» Assignment
Lines before the one containing "AND/OR/NAND/NOR,27.45" in the records below are to be left out; that line and all after it, through the end, are to be retyped exactly.

########

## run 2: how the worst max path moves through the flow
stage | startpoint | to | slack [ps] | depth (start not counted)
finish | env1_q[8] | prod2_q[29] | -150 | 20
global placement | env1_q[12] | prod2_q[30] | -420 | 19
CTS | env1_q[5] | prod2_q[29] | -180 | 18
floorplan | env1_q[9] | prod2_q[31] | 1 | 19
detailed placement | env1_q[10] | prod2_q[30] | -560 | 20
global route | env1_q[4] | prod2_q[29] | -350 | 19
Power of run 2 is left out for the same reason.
--- src/rtl/jk_counter_pkg.sv ---
// Shared JK excitation definitions for counters built from discrete JK cells.
// Pairs are encoded as {J,K}.
package jk_counter_pkg;

  typedef logic [1:0] jk_mode_t;

  localparam jk_mode_t JK_HOLD   = 2'b00;
  localparam jk_mode_t JK_RESET  = 2'b01;
  localparam jk_mode_t JK_SET    = 2'b10;
  localparam jk_mode_t JK_TOGGLE = 2'b11;

  // Set/reset-only excitation: the toggle pair can never come out of this,
  // so the cell result does not depend on its present state.
  function automatic jk_mode_t jk_excite(input logic cur, input logic nxt);
    return {nxt & ~cur, ~nxt & cur};
  endfunction

endpackage

--- src/rtl/jk_cell.sv ---
// Single-bit JK storage element with synchronous active-high reset to 0.
module jk_cell
  import jk_counter_pkg::*;
(
  input  logic clk,
  input  logic rst,
  input  logic j,
  input  logic k,
  output logic q
);

  logic q_q;
  logic q_d;

  always_comb begin
    q_d = q_q;
    case ({j, k})
      JK_HOLD:   q_d = q_q;
      JK_RESET:  q_d = 1'b0;
      JK_SET:    q_d = 1'b1;
      JK_TOGGLE: q_d = ~q_q;
      default:   q_d = q_q;
    endcase
  end

  always_ff @(posedge clk) begin
    if (rst) q_q <= 1'b0;
    else     q_q <= q_d;
  end

  assign q = q_q;

endmodule

--- src/rtl/jk_updown_counter.sv ---
// Modulo-MODULUS up/down counter whose state lives in WIDTH JK cells; this
// level computes the next count, its J/K excitation, tc, and the wrap/err pulses.
module jk_updown_counter
  import jk_counter_pkg::*;
#(
  parameter int WIDTH   = 4,
  parameter int MODULUS = 10
) (
  input  logic             clk,
  input  logic             rst,
  input  logic             en,
  input  logic             up,
  input  logic             load,
  input  logic [WIDTH-1:0] din,
  output logic [WIDTH-1:0] q,
  output logic             tc,
  output logic             wrap,
  output logic             err
);

  if (MODULUS < 2 || MODULUS > 2**WIDTH) begin : g_bad_modulus
    $error("jk_updown_counter: MODULUS %0d outside 2..2**WIDTH", MODULUS);
  end

  localparam logic [WIDTH-1:0] MAX_VAL = WIDTH'(MODULUS - 1);
  // One extra bit so MODULUS == 2**WIDTH is representable in the din check.
  localparam logic [WIDTH:0]   MOD_EXT = (WIDTH+1)'(MODULUS);

  logic [WIDTH-1:0]      nxt;
  logic [WIDTH-1:0][1:0] jk_pair;
  logic                  at_max;
  logic                  at_zero;
  logic                  din_ok;
  logic                  wrap_q, wrap_d;
  logic                  err_q, err_d;

  assign at_max  = (q == MAX_VAL);
  assign at_zero = (q == '0);
  assign din_ok  = ({1'b0, din} < MOD_EXT);

  // Wrap points are explicit compares, never reliance on WIDTH-bit overflow.
  always_comb begin
    nxt    = q;
    wrap_d = 1'b0;
    err_d  = 1'b0;
    if (load) begin
      nxt   = din_ok ? din : '0;
      err_d = ~din_ok;
    end else if (en) begin
      if (up) begin
        if (at_max) begin
          nxt    = '0;
          wrap_d = 1'b1;
        end else begin
          nxt = q + WIDTH'(1);
        end
      end else begin
        if (at_zero) begin
          nxt    = MAX_VAL;
          wrap_d = 1'b1;
        end else begin
          nxt = q - WIDTH'(1);
        end
      end
    end
  end

  for (genvar i = 0; i < WIDTH; i++) begin : g_cell
    assign jk_pair[i] = jk_excite(q[i], nxt[i]);

    jk_cell u_cell (
      .clk (clk),
      .rst (rst),
      .j   (jk_pair[i][1]),
      .k   (jk_pair[i][0]),
      .q   (q[i])
    );
  end

  always_ff @(posedge clk) begin
    if (rst) begin
      wrap_q <= 1'b0;
      err_q  <= 1'b0;
    end else begin
      wrap_q <= wrap_d;
      err_q  <= err_d;
    end
  end

  assign tc   = (up & at_max) | (~up & at_zero);
  assign wrap = wrap_q;
  assign err  = err_q;

endmodule

--- config.mk ---
export PLATFORM = sky130hd
export DESIGN_NAME = jk_updown_counter
export DESIGN_NICKNAME = d
export VERILOG_FILES = /design/src/rtl/jk_counter_pkg.sv /design/src/rtl/jk_cell.sv /design/src/rtl/jk_updown_counter.sv
export SDC_FILE = /design/constraint.sdc
export NUM_CORES = 1
export LEC_CHECK = 0
export BUFFER_PORTS_ARGS = -buffer_cell sky130_fd_sc_hd__buf_2
export CAP_MARGIN = 40
export CORE_MARGIN = 10
export CORE_UTILIZATION = 45
export DETAILED_ROUTE_END_ITERATION = 10
export PLACE_DENSITY = 0.72
export SLEW_MARGIN = 0
export SYNTH_ARGS = -nofsm -noshare
export SYNTH_HDL_FRONTEND = slang
export SYNTH_SLANG_ARGS = --single-unit
--- constraint.sdc ---
create_clock -name clk -period 1.8 [get_ports clk]
set_clock_uncertainty 0.1 [all_clocks]
set_input_delay 0.09 -clock clk [delete_from_list [all_inputs] [get_ports clk]]
set_output_delay 0.09 -clock clk [all_outputs]
set_load 0.02 [all_outputs]
==> flow_summary.ini <==
[status]
outcome = finished with violations
violations = setup timing

[power]
max-vdd-ir-drop_v = 0.0004485
power_mw = 0.5243
p_leak_nw = 0.4240
p_per_area_mw_per_mm2 = 552.1

[drt]
drc = 0
drt-total-wl_mm = 1.910
ant_nets = 0
drtIter0Drc = 23
num_vias = 658
viasPerCell = 5.529
avgRoutedWirePerCell_um = 16.05
dr.pass1.iters = 4

[flow_run]
maxCapViolCount = 0

[grt]
grt.total_usage_pct = 11.75
grt_pass1_vias = 638
grt_pass1_wl_mm = 3.036
antenna_found_initial = 0
grt_max_degree = 13
grt_overflow = 0

[synth]
yosys-top-cells-area = dfxtp_1 (19%), ha_1 (14%), mux2i_1 (6.4%)
synth_top_cell_area_share_pct = 19.24
synth_cell_types = 31
synth-seq-area-share_pct = 19.24
syn_nets = 93
syn_inst = 77
synth_area_per_cell_um2 = 8.108
synth-seq-cells = 6
netlist_area_um2 = 624.3
ys_warn_count = 0
synth_top_area_cell = dfxtp_1

[place]
hpwl_mm = 1.312
place_ws_ps = -148.8
gp_congestion = 0.8550
dpl.cell_count = 110
io_buffers = 15

[timing]
fmax_mhz = 525.1
period_share_pct = 105.8
min_period_ps = 1905
fin_tns_setup_ps = -293.1
setup_violations = 4
hold_viol_final = 0
maxSlewHeadroom_pct = 80.48
hold_slack_ps = 67.80
rsz0062_at_grt = true
worstMarginPinSlew_ps = 288.8
drv_slew = 0
fin_ws_ps = -104.6

[min_path]
hp-class = input port to flip-flop

[clocking]
h-tree-depth = 1
clk_path_buf_depth = 2
clock_latency_ps = 260
clk_root_buffer_cell = clkbuf_4
cts_buffers = 3
cts_tree = built
cts_sinks = 6
clk_pin_slew_ps = 50

[floorplan]
die_h_um = 57.25
core.rowCount = 13
io_pins = 16
die_area_mm2 = 0.003278
die_w_um = 57.25
initial_utilization_pct = 47.98
coreArea_mm2 = 0.001301

[finish]
antenna_cells = 0
drive_gt1_share_pct = 57.69
final_cell_mix = buf_2 (15), buf_4 (13), nor2_1 (8)
nNetsFinal = 121
syn_to_final_growth_pct = 52.10
nFillCells = 93
fin_cells = 119
layout_commonest_cell = buf_2

[setup_path]
critPathRequiredTime_ps = 1860
cp.arrival_ps = 1960
slowest_stage = dfxtp_4
critPathCaptureType = flip-flop
worstSetupStartpointType = flip-flop
critPathMaxFanout = 5
crit_chain = buf_4 -> ha_4 -> nand2_4 -> and3_4 -> a21oi_2 -> o31ai_2 -> ha_1 -> mux2i_1 -> nor2_1
slowest_delay_ps = 370
path_class = flip-flop to flip-flop
metal layers:
metal  global-route usage, %  up-vias  share of wire [%]
met5                       0        -                  0
met4                   8.054        0                3.5
met3                   5.088        7                6.6
met2                   18.45       24                 49
met1                   12.41      298                 41
li1                        -      329                  -
through the flow:
| stage | utilization (%) | cell area [um^2] |
|---|---|---|
| 6_report | 72.98 | 949.7 |
| 5_1_grt | 72.98 | 949.7 |
| 2_1_floorplan | - | 646.9 |
| 4_1_cts | 66.35 | 863.3 |
| 3_5_place_dp | 58.27 | 758.2 |
| 3_3_place_gp | 58.27 | 758.2 |
critical path, delay by kind of cell (launching register included):
kind	cells	cell delay, ps
buffers and inverters	1	140
adders and majority gates	2	460
AOI/OAI and AO/OA	2	270
muxes	1	170
and+or+nand+nor	3	290
DFF	1	370
sequential cells by signal, summed over array words and instances, names as in the netlist:
signal           count
wrap                 1
g_cell.u_cell.q      4
err                  1
where the power goes:
part | switching [mW] | internal [mW]
logic | 0.112 | 0.113
registers | 0.0118 | 0.138
clock network | 0.0641 | 0.0850
total | 0.188 | 0.336
cells in the mapped netlist, drive strengths merged:
master	instances
nor2	11
buf	8
ha	7
dfxtp	6
inv	5
o21ai	5
mux2i	4
o31ai	4
a21oi	3
a31oi	3
nand2	3
nor3	3
and3	2
nand2b	2
nand3	2
nor3b	2
a41oi	1
and4b	1
nand3b	1
nor4	1
nor4b	1
o22ai	1
o311ai	1
timing repair:
action | CTS | global route
pin swaps | 11 | 14
setup buffers | 3 | 1
hold buffers | 1 | 0
endpoints found under the setup margin | 4 | 4
hold endpoints to repair | 6 | 0
gates resized for setup | 13 | 15
cells by family after synthesis:
logic type,synth area share (%)
AO/OA/AOI/OAI,19.44
multiplexers,6.413
AND/OR/NAND/NOR,27.45
buffers and inverters,13.43
adder cells (fa/ha/maj),14.03
flip-flops,19.24
path summary, 6_finish.rpt:
path	startpoint	to	slack, ps	depth (start not counted)
worst max-delay path	g_cell[0].u_cell.q	g_cell[2].u_cell.q	-100	9
worst min-delay path	din[3]	err	70	3
worst max register to register	g_cell[0].u_cell.q	g_cell[2].u_cell.q	-100	9
worst min register to register	g_cell[3].u_cell.q	g_cell[3].u_cell.q	520	2
final cells by class:
class                   count  area (um^2)  area share [%]
clock buffers               4        26.28           2.767
multi-input cells          58        544.3           57.31
flip-flops and latches      6        131.4           13.83
well taps                  15        18.77           1.976
inverters                   5        23.77           2.503
repair buffers             31        205.2           21.61
Power figures use the tool's default switching activity.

########

» Exercise output
AND/OR/NAND/NOR,27.45
buffers and inverters,13.43
adder cells (fa/ha/maj),14.03
flip-flops,19.24
path summary, 6_finish.rpt:
path	startpoint	to	slack, ps	depth (start not counted)
worst max-delay path	g_cell[0].u_cell.q	g_cell[2].u_cell.q	-100	9
worst min-delay path	din[3]	err	70	3
worst max register to register	g_cell[0].u_cell.q	g_cell[2].u_cell.q	-100	9
worst min register to register	g_cell[3].u_cell.q	g_cell[3].u_cell.q	520	2
final cells by class:
class                   count  area (um^2)  area share [%]
clock buffers               4        26.28           2.767
multi-input cells          58        544.3           57.31
flip-flops and latches      6        131.4           13.83
well taps                  15        18.77           1.976
inverters                   5        23.77           2.503
repair buffers             31        205.2           21.61
Power figures use the tool's default switching activity.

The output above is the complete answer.